Linear Regression Fundamentals

Study Notes

Definition: Simple linear regression is a statistical method that attempts to predict the value of a continuous outcome variable (y) based on a single predictor variable (x).
Assumptions:
- Linearity: The relationship between x and y should be linear.
- Independence: Each data point should be independent of the others.
- Homoscedasticity: The variance of the residuals should be constant across all levels of x.
- Normality: The residuals should be normally distributed.
- No or little multicollinearity: The predictor variable should not be perfectly correlated with the intercept.
Equation: y = β0 + β1x + ε, where β0 is the intercept, β1 is the slope, x is the predictor variable, and ε is the residual.
Coefficient of determination (R²): Measures the proportion of the variance in y that is predictable from x.
Hypothesis testing: Used to determine whether the slope (β1) is significantly different from zero.

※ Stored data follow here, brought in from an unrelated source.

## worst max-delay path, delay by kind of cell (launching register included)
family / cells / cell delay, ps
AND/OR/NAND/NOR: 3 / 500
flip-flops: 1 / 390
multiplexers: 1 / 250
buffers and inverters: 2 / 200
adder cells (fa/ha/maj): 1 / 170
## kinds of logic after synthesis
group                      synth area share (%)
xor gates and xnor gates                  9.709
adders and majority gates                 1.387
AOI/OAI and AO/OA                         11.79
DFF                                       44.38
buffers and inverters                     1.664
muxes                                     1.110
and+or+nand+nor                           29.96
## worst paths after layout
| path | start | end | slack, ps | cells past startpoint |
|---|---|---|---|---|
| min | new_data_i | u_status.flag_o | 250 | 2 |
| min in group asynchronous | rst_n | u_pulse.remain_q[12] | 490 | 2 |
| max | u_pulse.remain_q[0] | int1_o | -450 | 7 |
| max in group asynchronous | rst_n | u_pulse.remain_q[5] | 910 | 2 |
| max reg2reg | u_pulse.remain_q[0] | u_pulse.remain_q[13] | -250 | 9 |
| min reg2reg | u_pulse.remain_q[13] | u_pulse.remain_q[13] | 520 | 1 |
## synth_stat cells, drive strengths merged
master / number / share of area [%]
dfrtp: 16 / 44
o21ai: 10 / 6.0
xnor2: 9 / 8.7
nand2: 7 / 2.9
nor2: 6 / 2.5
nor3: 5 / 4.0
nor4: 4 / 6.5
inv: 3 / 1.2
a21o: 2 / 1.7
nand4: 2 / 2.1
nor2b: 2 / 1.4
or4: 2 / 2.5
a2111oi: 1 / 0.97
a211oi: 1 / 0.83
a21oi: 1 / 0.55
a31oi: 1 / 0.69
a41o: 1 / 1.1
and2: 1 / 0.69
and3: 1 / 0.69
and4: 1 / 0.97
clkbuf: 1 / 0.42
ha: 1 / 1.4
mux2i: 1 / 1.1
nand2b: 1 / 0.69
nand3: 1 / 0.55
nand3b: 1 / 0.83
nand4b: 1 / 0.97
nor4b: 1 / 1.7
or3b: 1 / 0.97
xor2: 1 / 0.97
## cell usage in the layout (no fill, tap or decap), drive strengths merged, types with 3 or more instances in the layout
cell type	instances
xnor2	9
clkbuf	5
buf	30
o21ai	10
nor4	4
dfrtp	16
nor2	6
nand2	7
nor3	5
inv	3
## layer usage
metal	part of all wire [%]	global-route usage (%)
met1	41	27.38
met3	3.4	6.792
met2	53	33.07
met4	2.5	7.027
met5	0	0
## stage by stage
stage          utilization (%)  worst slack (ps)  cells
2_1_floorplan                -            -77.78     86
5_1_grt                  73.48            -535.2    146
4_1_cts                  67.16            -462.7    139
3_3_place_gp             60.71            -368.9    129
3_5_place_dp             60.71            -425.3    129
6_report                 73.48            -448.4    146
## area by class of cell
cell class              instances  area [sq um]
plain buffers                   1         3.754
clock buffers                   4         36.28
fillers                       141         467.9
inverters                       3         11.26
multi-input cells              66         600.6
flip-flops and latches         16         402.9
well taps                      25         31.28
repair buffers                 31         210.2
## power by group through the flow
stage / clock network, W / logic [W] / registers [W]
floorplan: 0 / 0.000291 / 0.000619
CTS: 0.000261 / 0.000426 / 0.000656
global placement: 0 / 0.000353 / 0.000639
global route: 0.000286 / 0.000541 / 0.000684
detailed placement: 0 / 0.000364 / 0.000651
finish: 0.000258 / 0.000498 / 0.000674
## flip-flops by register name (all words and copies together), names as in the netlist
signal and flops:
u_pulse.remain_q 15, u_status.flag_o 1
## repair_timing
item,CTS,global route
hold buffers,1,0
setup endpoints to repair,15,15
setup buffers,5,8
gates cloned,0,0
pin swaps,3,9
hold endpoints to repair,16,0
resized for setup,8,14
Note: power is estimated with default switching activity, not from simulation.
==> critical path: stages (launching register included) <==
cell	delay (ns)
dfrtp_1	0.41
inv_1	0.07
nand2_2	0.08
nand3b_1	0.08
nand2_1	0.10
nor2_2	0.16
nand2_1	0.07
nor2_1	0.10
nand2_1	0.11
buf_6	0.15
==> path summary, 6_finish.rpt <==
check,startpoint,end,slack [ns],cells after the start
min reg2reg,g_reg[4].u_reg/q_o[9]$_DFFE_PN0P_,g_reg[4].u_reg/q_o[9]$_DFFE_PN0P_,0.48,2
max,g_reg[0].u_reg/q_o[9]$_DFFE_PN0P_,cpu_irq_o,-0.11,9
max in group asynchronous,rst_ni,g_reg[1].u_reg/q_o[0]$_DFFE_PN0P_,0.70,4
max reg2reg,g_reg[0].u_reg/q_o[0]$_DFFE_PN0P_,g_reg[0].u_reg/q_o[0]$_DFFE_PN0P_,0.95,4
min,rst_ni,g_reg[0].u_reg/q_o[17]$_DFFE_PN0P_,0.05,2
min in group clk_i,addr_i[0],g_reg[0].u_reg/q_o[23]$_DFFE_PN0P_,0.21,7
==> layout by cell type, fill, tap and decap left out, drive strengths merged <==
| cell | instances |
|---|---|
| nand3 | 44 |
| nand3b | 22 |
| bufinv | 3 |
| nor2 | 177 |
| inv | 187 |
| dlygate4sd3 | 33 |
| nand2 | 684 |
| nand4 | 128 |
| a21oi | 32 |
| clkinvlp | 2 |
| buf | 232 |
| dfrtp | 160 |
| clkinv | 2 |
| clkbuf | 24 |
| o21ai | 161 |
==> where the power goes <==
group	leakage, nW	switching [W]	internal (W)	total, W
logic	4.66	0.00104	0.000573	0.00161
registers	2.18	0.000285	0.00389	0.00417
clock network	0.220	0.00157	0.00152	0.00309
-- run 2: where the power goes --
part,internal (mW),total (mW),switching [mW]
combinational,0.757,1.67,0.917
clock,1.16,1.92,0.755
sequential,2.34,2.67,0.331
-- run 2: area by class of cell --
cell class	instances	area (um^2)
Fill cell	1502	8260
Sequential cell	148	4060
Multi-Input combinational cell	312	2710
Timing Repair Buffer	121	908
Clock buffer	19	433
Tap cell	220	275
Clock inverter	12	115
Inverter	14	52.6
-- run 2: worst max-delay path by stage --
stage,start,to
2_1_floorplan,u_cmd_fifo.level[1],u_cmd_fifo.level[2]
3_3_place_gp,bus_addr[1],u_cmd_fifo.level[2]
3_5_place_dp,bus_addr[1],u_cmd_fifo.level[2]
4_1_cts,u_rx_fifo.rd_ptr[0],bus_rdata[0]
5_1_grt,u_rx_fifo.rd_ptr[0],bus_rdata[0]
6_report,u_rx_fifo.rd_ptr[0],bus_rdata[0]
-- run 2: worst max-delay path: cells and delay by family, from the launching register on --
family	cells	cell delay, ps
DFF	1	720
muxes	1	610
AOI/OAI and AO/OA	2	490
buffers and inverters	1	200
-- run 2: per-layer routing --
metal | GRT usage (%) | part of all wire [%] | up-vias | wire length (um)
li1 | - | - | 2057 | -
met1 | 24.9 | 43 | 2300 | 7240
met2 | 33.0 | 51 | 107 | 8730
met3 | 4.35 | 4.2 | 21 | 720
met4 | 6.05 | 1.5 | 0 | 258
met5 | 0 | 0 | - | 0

Definition: Multiple linear regression is a statistical method that extends simple linear regression by using multiple predictor variables to predict the outcome variable (y).
Assumptions: Same as simple linear regression, with the addition of:
- No multicollinearity: The predictor variables should not be highly correlated with each other.
Equation: y = β0 + β1x1 + β2x2 + … + βnxn + ε, where β0 is the intercept, β1, β2, …, βn are the coefficients of the predictor variables, and ε is the residual.
Coefficient of determination (R²): Measures the proportion of the variance in y that is predictable from the set of predictor variables.
Hypothesis testing: Used to determine whether each predictor variable has a significant effect on the outcome variable.
Model evaluation:
- Backward elimination: Starts with all predictor variables and removes the least significant ones.
- Forward selection: Starts with no predictor variables and adds the most significant ones.
- Stepwise regression: Combines backward elimination and forward selection.